Prompt engineering can enhance content targeting but suffers from issues like “insufficient word count, data distortion, lack of charts.” Therefore, a strategy of “dimension-by-dimension decomposition + external data injection + AI secondary generation” is adopted, this requires us to combine AI-generated content with human research in a complementary way, which means we should focus primarily on what aspects AI isn’t good at and make up for them by adding human-generated content. Taking the PEST four dimensions as an example:

(1) Political (P): AI Auto-Generation + Human Verification

Instruction (What we asked the model): “Please analyze AI education policies from 2019-2025, supplement with 2025 new policies (e.g., ‘Pilot Management Measures for AI Education Applications’), organize into a table according to ‘Policy Time-Issuing Authority-Core Content’, and interpret the policy impact on ‘curriculum system, teacher training, corporate compliance’.”

Output: Generates a table containing 7 policies, with an 85% match between policy text and publicly available information on the Ministry of Education website, but the “impact interpretation” is macro-level, requiring manual supplementation of micro-data like “a 30% increase in the number of pilot schools in a certain province”.

(2) Economic (E): External Data-Driven + AI Analysis

Steps: ① Call Duojing ([4]) (an online database and commercial service website), API to obtain real investment/financing data for AI education in 2025 (e.g., “Q1 financing events increased 15% year-on-year, early-stage projects accounted for 60%”); ② Input instruction: “Combining Duojing 2025 data ([4]), analyze AI education investment/financing trends (round distribution, regional differences, hot sectors), and generate a bar chart (Markdown code).”

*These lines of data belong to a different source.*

**src/rtl/gf2_digit_serial_mul.sv**
```systemverilog
// Digit-serial carry-less multiplier over GF(2)[x]: c = a*b, D bits of a per cycle, MSB digit first.
// Optional build macro GF2_MUL_ACC_EN adds port acc_en, which selects c = a*b XOR previous c.
module gf2_digit_serial_mul #(
    parameter int AW = 41,
    parameter int M  = 163,
    parameter int D  = 8
) (
    input  logic                clk,
    input  logic                rst_n,
    input  logic                in_valid,
    output logic                in_ready,
    input  logic [AW-1:0]       a,
    input  logic [M-1:0]        b,
`ifdef GF2_MUL_ACC_EN
    input  logic                acc_en,
`endif
    output logic                out_valid,
    input  logic                out_ready,
    output logic [AW+M-2:0]     c,
    output logic                busy
);

    localparam int N     = (AW + D - 1) / D;
    localparam int PW    = N * D;
    localparam int ACW   = PW + M - 1;
    localparam int CW    = AW + M - 1;
    localparam int PPW   = D + M - 1;
    localparam int CNT_W = (N > 1) ? $clog2(N) : 1;

    typedef enum logic [1:0] {
        S_IDLE,
        S_RUN,
        S_DONE
    } state_t;

    state_t            r_state;
    state_t            w_state_nxt;

    logic [PW-1:0]     r_a;
    logic [M-1:0]      r_b;
    logic [ACW-1:0]    r_acc;
    logic [CNT_W-1:0]  r_cnt;
    logic              r_drain;
    logic [CW-1:0]     r_c;

    logic              w_accept;
    logic [D-1:0]      w_digit;
    logic [PPW-1:0]    w_pp;
    logic [CW-1:0]     w_result;

    assign w_accept = in_valid && in_ready;
    assign w_digit  = r_a[PW-1 -: D];
    assign c        = r_c;

`ifdef GF2_MUL_ACC_EN
    logic r_acc_en;
    assign w_result = r_acc_en ? (r_acc[CW-1:0] ^ r_c) : r_acc[CW-1:0];
`else
    assign w_result = r_acc[CW-1:0];
`endif

    // NOTE: every variable written here gets its default first, so no path can infer a latch.
    always_comb begin
        w_state_nxt = r_state;
        in_ready    = 1'b0;
        out_valid   = 1'b0;
        busy        = 1'b0;
        case (r_state)
            S_IDLE: begin
                in_ready = 1'b1;
                if (in_valid) w_state_nxt = S_RUN;
            end
            S_RUN: begin
                busy = 1'b1;
                if (r_drain) w_state_nxt = S_DONE;
            end
            S_DONE: begin
                out_valid = 1'b1;
                busy      = 1'b1;
                if (out_ready) w_state_nxt = S_IDLE;
            end
            default: w_state_nxt = S_IDLE;
        endcase
    end

    // Carry-less digit x b: shifted copies of b XORed together.
    always_comb begin
        w_pp = '0;
        for (int i = 0; i < D; i++) begin
            if (w_digit[i]) w_pp = w_pp ^ (PPW'(r_b) << i);
        end
    end

    // NOTE: sequential state uses non-blocking assignments so every flop samples pre-edge values.
    always_ff @(posedge clk or negedge rst_n) begin
        if (!rst_n) r_state <= S_IDLE;
        else        r_state <= w_state_nxt;
    end

    always_ff @(posedge clk or negedge rst_n) begin
        if (!rst_n) begin
            r_acc   <= '0;
            r_cnt   <= '0;
            r_drain <= 1'b0;
            r_c     <= '0;
`ifdef GF2_MUL_ACC_EN
            r_acc_en <= 1'b0;
`endif
        end else if (w_accept) begin
            r_acc   <= '0;
            r_cnt   <= CNT_W'(N - 1);
            r_drain <= 1'b0;
`ifdef GF2_MUL_ACC_EN
            r_acc_en <= acc_en;
`endif
        end else if (r_state == S_RUN) begin
            if (r_drain) begin
                // Padding digits are zero, so nothing can land above the product width.
                assert ((r_acc >> CW) == '0);
                r_c     <= w_result;
                r_drain <= 1'b0;
            end else begin
                r_acc <= (r_acc << D) ^ ACW'(w_pp);
                if (r_cnt == '0) r_drain <= 1'b1;
                else             r_cnt   <= r_cnt - 1'b1;
            end
        end
    end

    // NOTE: operand registers are always loaded before use, so they carry no reset.
    always_ff @(posedge clk) begin
        if (w_accept) begin
            r_a <= PW'(a);
            r_b <= b;
        end else if (r_state == S_RUN && !r_drain) begin
            r_a <= r_a << D;
        end
    end

endmodule

```
===== src/rtl/i2c_regbank_pkg.sv =====
// I2C register bank shared types and defaults.
// Pointer wrap vs. saturate is selected by I2C_REGBANK_PTR_WRAP_EN.
package i2c_regbank_pkg;

  localparam int DEF_ADDR_W = 4;

  typedef enum logic [2:0] {
    ST_IDLE   = 3'd0,
    ST_GETPTR = 3'd1,
    ST_WRDATA = 3'd2,
    ST_RDDATA = 3'd3,
    ST_NACKED = 3'd4
  } state_e;

endpackage


===== src/rtl/i2c_regbank_mem.sv =====
// Register array with two write ports (A wins on same index)
// and two combinational read ports.
module i2c_regbank_mem
  import i2c_regbank_pkg::*;
#(
  parameter int AW = DEF_ADDR_W
) (
  input  logic          i_clk,
  input  logic          i_rst,
  input  logic          i_a_we,
  input  logic [AW-1:0] i_a_addr,
  input  logic [7:0]    i_a_wdata,
  input  logic          i_b_we,
  input  logic [AW-1:0] i_b_addr,
  input  logic [7:0]    i_b_wdata,
  input  logic [AW-1:0] i_ra_addr,
  output logic [7:0]    o_ra_data,
  input  logic [AW-1:0] i_rb_addr,
  output logic [7:0]    o_rb_data
);

  localparam int NREGS = 2 ** AW;

  logic [7:0] r_mem [NREGS];
  logic       w_b_ok;

  assign w_b_ok = i_b_we && !(i_a_we && (i_a_addr == i_b_addr));

  always_ff @(posedge i_clk or posedge i_rst) begin
    if (i_rst) begin
      for (int i = 0; i < NREGS; i++) begin
        r_mem[i] <= 8'h00;
      end
    end else begin
      if (w_b_ok) begin
        r_mem[i_b_addr] <= i_b_wdata;
      end
      if (i_a_we) begin
        r_mem[i_a_addr] <= i_a_wdata;
      end
    end
  end

  assign o_ra_data = r_mem[i_ra_addr];
  assign o_rb_data = r_mem[i_rb_addr];

endmodule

Output: AI generates a “financing round distribution table” and bar chart code, but the analysis of “regional differences” (e.g., first-tier cities vs. lower-tier markets) is superficial, requiring manual supplementation of details like “the proportion of financing for AI self-study rooms in lower-tier markets has increased”.

(3) Social (S): Tool Quantification + AI Interpretation

Steps: ① Capture the popularity of the keyword “AI education” via Baidu Index (2020.1.1-2025.8.31), obtaining key node data (e.g., April 2024: 42,103 → February 2025: 140,912); ② Input instruction: “Interpret the driving factors (policy, technology, social events) behind the surge in ‘AI education’ search volume, and correlate with user profiles (age, occupation, region).”

Output: AI generates a “popularity-event correspondence table,” but the correlational analysis of “social events” (e.g., a celebrity endorsing an AI learning device) is superficial, requiring manual supplementation of data like “search volume increase among target users (parents aged 25 - 35) after endorsement”.

(4) Technological (T): AI + Patent Data Fusion

Steps: ① Call the Chinese patent database to obtain the number of AI education technology patent applications from 2020-2025 (e.g., “Natural Language Processing patents increased 25% annually”); ② Input instruction: “Combining patent data, analyze R & D hotspots in AI education technology (algorithm optimization, hardware adaptation, content generation), and generate a line chart (Markdown code).”

Output: AI generates technology trend analysis, but the interpretation of “hardware adaptation” (e.g., iteration of AI chips in learning devices) relies on training data, requiring manual supplementation of details like “performance parameters of the AI chip installed in a certain brand’s new learning device in 2025”.